▸ Records shown:
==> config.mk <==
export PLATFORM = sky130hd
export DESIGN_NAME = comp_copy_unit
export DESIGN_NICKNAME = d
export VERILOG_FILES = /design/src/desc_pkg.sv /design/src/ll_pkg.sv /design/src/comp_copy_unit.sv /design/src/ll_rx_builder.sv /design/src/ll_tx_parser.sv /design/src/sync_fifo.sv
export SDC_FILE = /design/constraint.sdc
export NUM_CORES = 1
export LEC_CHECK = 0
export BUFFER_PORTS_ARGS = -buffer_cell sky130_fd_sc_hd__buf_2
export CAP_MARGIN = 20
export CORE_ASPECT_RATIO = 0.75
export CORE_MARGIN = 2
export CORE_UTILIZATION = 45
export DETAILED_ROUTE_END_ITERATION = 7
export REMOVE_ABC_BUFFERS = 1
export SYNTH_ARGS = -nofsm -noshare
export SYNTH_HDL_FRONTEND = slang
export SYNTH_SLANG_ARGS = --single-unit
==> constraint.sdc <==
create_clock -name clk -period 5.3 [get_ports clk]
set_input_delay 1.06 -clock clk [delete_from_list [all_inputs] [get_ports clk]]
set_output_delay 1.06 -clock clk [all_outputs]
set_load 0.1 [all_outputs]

...

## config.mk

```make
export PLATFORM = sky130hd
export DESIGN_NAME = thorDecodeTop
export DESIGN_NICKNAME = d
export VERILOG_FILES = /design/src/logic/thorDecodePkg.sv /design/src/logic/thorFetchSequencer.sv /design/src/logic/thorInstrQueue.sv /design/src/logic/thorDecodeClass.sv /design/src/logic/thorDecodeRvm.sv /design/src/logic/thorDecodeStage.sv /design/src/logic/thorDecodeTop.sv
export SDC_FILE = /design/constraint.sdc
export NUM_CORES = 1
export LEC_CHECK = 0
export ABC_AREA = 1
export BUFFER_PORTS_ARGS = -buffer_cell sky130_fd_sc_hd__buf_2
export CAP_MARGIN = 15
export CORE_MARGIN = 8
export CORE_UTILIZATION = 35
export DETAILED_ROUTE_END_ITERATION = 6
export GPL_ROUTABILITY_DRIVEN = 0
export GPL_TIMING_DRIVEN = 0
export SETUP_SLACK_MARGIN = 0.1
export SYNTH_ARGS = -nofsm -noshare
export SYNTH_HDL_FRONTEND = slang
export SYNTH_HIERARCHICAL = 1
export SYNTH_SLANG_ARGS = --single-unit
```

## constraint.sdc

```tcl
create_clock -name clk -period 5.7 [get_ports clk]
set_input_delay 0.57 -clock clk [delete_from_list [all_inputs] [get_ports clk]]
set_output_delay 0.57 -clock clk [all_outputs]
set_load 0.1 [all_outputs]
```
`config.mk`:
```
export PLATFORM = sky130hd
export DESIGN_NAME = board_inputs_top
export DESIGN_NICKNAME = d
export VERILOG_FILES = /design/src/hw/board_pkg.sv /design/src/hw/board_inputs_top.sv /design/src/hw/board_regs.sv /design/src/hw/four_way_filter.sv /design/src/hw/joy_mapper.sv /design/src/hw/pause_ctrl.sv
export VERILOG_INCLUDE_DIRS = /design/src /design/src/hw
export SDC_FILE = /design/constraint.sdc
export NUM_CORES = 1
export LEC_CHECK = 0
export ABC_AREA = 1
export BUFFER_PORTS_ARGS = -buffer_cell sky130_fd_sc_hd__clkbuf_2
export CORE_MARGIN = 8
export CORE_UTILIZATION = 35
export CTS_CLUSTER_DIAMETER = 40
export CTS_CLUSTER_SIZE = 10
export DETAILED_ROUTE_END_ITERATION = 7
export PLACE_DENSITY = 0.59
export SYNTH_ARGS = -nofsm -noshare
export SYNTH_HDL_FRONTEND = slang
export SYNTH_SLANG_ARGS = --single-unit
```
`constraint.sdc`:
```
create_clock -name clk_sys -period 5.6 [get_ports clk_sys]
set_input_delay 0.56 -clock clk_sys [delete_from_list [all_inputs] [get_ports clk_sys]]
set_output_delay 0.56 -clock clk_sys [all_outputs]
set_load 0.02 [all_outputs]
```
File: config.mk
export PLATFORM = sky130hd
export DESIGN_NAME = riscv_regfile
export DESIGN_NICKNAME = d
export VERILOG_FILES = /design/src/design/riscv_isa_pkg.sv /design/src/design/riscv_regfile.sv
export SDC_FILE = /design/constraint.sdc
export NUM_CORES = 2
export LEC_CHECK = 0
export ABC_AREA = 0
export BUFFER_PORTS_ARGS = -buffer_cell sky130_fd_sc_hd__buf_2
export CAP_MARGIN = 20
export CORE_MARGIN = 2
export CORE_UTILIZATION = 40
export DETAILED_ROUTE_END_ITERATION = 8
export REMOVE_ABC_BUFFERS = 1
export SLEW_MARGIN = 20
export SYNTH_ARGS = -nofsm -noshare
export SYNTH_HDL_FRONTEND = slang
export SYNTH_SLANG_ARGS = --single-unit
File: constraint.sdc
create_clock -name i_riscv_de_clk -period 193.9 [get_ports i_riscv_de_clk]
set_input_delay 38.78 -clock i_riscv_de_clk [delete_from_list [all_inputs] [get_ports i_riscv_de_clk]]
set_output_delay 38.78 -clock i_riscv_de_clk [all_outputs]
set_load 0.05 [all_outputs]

==

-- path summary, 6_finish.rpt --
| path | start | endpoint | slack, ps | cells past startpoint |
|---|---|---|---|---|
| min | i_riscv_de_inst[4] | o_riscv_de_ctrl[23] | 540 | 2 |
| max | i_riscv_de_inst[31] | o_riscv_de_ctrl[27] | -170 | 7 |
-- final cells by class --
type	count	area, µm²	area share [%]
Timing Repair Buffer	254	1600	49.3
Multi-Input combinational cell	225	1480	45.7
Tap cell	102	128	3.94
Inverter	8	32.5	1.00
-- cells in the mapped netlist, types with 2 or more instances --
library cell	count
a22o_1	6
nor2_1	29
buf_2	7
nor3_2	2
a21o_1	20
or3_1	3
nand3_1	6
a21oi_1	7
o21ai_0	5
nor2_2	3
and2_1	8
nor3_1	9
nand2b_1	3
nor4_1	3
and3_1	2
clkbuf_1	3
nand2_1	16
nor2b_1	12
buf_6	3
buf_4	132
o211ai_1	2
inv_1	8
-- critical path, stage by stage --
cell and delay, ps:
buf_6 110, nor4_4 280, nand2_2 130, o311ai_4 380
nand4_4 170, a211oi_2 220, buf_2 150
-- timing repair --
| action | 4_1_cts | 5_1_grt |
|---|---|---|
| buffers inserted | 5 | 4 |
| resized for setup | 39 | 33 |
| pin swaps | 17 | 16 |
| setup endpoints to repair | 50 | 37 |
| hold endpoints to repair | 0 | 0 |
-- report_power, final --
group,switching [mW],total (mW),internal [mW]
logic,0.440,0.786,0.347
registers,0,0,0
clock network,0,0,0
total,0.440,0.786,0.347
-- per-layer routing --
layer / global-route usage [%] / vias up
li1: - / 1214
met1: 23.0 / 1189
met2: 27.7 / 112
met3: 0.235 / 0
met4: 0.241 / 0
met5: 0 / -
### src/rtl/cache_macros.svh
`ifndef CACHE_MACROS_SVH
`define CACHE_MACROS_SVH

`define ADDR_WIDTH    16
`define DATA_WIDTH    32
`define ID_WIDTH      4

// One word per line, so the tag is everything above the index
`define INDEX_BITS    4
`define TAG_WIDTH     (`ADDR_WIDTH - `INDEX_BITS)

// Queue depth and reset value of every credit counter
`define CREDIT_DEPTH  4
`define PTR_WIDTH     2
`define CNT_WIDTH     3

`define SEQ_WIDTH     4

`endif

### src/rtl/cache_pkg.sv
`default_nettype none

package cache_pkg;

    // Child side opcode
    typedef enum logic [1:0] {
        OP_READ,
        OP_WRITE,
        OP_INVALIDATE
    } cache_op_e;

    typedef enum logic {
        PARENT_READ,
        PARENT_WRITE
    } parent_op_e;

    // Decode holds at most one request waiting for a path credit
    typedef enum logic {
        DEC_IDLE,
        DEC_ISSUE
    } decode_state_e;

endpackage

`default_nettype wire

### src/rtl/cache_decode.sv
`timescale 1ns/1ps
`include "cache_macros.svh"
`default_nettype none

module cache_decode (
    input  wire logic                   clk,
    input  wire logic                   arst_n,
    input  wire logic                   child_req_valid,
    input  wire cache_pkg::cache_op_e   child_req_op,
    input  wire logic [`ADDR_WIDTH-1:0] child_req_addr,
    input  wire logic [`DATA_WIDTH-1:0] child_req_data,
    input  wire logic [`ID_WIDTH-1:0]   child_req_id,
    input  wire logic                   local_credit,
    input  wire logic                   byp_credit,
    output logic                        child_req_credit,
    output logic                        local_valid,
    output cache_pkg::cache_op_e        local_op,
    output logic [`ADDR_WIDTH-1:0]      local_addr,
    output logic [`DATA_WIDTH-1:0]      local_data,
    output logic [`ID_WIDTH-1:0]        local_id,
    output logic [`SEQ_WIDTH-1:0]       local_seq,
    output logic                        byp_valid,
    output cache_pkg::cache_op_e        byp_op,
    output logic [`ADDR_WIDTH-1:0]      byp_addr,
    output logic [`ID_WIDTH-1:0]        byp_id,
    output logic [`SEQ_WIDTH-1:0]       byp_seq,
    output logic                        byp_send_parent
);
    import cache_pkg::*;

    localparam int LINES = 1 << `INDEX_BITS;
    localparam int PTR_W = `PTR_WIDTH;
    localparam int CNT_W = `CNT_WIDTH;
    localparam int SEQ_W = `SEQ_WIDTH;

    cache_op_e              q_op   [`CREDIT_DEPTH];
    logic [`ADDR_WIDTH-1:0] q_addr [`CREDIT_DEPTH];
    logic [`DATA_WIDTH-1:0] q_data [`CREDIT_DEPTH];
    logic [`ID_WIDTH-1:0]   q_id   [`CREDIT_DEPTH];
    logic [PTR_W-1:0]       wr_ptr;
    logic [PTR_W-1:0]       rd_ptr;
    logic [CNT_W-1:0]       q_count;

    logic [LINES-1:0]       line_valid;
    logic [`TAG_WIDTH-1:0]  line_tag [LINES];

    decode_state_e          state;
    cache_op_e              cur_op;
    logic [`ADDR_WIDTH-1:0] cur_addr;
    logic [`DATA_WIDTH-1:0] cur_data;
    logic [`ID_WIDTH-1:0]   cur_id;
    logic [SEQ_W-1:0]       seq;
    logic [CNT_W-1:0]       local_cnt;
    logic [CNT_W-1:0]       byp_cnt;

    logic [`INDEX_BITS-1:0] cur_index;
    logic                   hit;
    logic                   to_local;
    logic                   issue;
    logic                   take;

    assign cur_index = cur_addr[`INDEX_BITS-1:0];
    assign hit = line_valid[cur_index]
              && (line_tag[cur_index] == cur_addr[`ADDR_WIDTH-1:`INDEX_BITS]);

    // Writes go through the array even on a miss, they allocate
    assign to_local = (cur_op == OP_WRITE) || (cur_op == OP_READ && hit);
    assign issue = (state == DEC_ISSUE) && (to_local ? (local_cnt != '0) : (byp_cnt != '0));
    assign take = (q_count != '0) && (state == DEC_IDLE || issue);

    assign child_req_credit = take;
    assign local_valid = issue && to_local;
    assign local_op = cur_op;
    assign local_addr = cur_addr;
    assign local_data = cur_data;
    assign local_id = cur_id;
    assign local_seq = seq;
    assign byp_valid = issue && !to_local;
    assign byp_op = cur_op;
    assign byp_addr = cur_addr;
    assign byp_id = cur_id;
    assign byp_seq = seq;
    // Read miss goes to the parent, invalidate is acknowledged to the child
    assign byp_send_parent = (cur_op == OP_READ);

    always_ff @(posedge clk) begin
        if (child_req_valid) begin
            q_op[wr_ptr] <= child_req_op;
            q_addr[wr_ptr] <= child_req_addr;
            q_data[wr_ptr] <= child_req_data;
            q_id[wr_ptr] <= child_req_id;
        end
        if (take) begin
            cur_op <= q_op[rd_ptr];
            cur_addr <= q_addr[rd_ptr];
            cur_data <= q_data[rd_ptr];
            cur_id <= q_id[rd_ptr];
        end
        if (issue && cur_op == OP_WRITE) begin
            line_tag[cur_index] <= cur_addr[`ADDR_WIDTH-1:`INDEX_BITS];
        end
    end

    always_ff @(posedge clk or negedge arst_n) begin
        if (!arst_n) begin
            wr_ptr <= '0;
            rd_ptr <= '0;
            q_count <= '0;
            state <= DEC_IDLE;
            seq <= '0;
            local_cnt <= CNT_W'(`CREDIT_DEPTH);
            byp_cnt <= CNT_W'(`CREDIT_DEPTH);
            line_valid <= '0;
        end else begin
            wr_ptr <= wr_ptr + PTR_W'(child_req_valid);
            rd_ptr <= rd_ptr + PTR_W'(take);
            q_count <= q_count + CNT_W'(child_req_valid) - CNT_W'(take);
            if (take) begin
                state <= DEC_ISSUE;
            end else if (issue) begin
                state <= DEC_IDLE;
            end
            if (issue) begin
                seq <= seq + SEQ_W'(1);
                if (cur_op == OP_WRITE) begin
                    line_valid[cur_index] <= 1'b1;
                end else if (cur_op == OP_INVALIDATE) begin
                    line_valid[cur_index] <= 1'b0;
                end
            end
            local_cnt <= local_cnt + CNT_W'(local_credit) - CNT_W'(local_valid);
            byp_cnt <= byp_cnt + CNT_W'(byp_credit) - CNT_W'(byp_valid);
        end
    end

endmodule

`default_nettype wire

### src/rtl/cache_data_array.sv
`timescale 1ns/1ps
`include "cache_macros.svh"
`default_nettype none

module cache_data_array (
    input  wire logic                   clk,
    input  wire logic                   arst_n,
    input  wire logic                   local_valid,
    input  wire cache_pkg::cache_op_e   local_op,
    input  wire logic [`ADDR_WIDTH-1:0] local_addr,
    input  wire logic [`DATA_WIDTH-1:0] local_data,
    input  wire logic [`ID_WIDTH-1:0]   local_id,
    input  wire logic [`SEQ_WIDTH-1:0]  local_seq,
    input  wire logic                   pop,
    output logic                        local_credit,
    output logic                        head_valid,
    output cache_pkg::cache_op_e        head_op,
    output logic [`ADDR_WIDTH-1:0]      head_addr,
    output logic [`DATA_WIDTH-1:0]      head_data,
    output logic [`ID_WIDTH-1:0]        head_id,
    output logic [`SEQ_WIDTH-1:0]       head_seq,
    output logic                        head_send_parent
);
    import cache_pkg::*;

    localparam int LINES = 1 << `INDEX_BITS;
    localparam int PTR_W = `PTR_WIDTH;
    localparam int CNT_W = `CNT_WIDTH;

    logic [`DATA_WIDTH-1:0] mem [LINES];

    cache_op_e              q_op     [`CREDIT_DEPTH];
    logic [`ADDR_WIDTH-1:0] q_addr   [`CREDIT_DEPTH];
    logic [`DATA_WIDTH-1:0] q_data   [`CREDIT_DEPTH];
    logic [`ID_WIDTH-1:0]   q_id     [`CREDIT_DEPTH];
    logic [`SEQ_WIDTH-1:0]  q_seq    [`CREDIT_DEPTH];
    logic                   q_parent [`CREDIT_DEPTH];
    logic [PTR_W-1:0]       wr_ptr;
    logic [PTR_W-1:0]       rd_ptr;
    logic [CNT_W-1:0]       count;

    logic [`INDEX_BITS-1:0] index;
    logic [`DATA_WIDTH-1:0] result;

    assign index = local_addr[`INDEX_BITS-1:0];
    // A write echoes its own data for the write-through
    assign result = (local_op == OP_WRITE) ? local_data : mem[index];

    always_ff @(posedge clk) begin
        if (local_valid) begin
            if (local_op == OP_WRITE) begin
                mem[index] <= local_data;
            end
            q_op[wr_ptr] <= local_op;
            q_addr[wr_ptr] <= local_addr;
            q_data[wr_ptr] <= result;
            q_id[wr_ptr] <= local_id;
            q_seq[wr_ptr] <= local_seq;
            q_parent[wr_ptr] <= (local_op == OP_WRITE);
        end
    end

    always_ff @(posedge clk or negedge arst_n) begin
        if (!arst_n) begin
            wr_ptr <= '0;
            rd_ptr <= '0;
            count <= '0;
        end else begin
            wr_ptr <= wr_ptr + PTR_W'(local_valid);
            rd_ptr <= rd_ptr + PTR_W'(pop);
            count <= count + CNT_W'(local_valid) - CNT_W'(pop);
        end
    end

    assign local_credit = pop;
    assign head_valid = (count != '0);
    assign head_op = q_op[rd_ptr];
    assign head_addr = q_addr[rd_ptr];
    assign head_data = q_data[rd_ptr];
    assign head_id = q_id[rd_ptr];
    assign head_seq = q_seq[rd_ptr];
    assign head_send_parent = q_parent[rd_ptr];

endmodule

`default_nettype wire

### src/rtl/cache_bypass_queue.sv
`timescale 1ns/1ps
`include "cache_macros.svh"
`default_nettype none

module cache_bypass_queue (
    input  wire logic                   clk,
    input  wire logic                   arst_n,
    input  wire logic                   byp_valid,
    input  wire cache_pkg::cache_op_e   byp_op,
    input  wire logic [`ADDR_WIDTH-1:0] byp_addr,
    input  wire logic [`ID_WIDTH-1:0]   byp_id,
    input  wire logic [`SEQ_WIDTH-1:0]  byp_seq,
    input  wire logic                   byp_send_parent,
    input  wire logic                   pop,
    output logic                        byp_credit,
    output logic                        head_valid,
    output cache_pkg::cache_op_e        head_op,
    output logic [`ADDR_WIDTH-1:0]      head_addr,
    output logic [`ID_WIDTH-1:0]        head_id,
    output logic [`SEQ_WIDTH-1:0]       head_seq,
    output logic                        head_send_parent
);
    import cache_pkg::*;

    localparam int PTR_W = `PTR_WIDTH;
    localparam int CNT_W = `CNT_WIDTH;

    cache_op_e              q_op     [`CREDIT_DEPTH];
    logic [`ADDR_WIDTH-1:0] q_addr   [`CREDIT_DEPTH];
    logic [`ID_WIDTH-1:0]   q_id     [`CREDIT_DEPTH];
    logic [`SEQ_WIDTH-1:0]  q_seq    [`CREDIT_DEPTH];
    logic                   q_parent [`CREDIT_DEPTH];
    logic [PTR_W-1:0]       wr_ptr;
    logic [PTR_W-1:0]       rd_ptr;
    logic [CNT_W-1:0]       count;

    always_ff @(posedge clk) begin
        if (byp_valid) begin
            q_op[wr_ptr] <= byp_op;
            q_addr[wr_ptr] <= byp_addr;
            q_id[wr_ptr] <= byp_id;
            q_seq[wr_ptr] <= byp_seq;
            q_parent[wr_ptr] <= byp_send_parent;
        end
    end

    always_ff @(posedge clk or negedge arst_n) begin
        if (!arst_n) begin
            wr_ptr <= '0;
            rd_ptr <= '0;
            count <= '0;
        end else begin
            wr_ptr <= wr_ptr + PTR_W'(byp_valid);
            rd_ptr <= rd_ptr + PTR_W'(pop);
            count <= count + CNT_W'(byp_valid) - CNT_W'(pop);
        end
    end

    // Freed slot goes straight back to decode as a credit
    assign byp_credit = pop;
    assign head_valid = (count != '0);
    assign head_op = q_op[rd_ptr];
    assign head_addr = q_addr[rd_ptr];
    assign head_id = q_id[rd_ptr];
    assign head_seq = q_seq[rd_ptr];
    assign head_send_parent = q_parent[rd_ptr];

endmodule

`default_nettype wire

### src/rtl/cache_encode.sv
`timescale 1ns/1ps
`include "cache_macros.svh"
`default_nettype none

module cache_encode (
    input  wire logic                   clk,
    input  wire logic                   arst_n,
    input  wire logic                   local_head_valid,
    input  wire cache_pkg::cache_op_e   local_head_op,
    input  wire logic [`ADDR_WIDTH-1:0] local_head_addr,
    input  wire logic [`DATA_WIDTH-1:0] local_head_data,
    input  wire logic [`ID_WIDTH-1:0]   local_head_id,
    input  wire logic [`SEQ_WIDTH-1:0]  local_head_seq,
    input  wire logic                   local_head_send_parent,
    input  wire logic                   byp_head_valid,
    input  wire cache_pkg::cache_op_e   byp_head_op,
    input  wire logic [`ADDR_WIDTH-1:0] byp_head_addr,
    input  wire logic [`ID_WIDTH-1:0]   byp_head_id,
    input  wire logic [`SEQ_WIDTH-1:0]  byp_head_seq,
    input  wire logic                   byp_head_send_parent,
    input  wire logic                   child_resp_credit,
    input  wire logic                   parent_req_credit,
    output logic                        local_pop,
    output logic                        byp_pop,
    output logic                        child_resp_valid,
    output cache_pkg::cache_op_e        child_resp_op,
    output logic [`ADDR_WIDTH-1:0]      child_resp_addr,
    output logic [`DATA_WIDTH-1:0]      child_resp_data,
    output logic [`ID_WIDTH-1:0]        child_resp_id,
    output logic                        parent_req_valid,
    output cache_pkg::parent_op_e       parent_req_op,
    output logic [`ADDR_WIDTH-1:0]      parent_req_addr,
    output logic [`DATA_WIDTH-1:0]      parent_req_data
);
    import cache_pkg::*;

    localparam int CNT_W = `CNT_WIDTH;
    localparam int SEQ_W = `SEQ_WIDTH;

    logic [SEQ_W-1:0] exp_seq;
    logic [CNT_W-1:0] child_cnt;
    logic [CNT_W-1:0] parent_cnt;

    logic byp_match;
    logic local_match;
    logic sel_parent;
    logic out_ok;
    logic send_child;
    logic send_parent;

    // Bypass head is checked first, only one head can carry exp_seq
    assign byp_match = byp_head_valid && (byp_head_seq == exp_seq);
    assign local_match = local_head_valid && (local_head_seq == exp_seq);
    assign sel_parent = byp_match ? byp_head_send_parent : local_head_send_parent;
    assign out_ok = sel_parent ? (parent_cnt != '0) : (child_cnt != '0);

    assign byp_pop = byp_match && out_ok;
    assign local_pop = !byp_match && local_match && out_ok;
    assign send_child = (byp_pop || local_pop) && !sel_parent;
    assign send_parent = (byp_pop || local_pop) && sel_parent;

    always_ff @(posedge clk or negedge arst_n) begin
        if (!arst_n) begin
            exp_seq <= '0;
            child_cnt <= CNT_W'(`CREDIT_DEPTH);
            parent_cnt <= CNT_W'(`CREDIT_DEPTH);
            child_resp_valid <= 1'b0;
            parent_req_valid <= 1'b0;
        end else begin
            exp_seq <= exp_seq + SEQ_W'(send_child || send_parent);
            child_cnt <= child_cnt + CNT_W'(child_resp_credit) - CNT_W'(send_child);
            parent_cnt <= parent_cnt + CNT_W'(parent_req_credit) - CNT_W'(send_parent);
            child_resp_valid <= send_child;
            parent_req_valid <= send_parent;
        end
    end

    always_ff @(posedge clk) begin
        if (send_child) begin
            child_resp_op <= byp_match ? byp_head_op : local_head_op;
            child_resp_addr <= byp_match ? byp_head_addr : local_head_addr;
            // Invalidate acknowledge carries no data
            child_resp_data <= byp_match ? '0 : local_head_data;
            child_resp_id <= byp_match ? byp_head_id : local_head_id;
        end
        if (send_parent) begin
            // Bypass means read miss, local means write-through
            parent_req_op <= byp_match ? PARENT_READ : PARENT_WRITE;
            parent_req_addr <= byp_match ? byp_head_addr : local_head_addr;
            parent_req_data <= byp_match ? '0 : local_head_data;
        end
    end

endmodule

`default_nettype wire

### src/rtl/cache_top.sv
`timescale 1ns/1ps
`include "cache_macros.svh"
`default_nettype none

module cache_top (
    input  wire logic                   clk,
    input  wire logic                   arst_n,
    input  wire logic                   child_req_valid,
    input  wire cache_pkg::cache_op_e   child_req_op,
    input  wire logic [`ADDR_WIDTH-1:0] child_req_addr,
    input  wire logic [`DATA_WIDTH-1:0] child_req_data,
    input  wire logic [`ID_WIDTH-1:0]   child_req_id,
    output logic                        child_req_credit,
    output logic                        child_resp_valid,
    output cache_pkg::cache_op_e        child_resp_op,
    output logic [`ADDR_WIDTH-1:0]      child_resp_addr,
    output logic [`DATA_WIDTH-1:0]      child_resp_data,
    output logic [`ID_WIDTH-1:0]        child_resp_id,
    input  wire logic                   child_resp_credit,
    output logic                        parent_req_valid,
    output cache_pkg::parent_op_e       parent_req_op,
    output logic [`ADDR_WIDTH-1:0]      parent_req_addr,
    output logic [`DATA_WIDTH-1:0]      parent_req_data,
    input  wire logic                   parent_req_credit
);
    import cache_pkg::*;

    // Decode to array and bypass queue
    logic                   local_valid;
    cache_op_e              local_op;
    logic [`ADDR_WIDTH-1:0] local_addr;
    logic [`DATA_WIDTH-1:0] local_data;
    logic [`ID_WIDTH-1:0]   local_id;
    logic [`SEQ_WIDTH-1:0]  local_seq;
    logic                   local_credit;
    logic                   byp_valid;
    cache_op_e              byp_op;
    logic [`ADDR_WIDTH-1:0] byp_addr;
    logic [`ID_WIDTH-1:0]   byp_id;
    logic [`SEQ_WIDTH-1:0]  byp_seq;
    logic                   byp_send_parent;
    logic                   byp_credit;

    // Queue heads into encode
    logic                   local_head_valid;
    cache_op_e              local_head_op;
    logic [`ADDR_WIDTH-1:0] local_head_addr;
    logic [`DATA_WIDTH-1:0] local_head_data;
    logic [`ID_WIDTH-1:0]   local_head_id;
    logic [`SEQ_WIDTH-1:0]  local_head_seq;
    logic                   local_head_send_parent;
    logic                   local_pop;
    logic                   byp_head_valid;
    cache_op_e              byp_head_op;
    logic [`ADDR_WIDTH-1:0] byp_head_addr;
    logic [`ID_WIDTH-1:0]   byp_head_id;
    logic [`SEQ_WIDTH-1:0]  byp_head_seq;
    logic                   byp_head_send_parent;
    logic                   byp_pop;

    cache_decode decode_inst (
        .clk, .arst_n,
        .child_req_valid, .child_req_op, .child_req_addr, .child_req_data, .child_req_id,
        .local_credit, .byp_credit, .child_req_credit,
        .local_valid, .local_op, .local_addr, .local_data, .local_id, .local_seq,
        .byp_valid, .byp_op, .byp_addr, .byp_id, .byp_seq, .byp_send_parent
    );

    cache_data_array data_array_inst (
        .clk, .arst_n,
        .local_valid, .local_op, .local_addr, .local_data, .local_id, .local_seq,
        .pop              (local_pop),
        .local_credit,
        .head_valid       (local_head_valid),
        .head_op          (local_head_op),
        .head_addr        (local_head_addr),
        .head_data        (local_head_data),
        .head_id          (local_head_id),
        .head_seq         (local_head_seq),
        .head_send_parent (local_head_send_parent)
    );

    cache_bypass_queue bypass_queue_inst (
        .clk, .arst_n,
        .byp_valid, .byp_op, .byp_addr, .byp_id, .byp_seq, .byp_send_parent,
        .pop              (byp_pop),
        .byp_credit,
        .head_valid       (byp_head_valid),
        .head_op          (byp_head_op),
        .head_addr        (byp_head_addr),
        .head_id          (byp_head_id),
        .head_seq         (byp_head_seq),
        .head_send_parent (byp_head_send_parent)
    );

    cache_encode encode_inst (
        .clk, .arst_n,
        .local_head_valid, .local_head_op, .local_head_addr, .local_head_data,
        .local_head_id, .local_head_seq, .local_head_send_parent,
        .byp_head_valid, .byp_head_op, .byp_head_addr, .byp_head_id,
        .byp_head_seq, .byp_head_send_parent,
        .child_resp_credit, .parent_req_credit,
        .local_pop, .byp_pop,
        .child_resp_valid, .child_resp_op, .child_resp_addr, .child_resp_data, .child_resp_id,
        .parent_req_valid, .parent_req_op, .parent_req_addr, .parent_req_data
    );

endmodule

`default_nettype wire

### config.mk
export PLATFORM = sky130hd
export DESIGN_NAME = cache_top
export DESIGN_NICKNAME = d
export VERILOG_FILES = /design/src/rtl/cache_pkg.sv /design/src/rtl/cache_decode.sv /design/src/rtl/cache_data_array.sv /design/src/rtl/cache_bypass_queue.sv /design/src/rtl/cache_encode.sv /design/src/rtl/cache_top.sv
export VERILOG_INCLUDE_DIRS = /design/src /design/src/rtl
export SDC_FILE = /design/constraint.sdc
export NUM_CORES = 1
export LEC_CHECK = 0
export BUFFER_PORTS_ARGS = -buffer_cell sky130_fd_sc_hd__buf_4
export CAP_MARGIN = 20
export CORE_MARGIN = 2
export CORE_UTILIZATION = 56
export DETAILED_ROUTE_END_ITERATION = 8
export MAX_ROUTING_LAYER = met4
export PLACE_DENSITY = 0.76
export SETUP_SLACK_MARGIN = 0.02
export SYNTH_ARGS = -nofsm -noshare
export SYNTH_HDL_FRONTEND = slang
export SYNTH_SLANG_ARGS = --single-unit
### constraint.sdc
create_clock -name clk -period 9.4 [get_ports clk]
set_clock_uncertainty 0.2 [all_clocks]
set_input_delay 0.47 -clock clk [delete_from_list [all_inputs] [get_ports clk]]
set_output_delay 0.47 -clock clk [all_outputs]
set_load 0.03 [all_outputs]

▸ Assignment:
Search the records above for the string "final". Copy every line that contains it.

▸ Exercise response:
-- final cells by class --
-- report_power, final --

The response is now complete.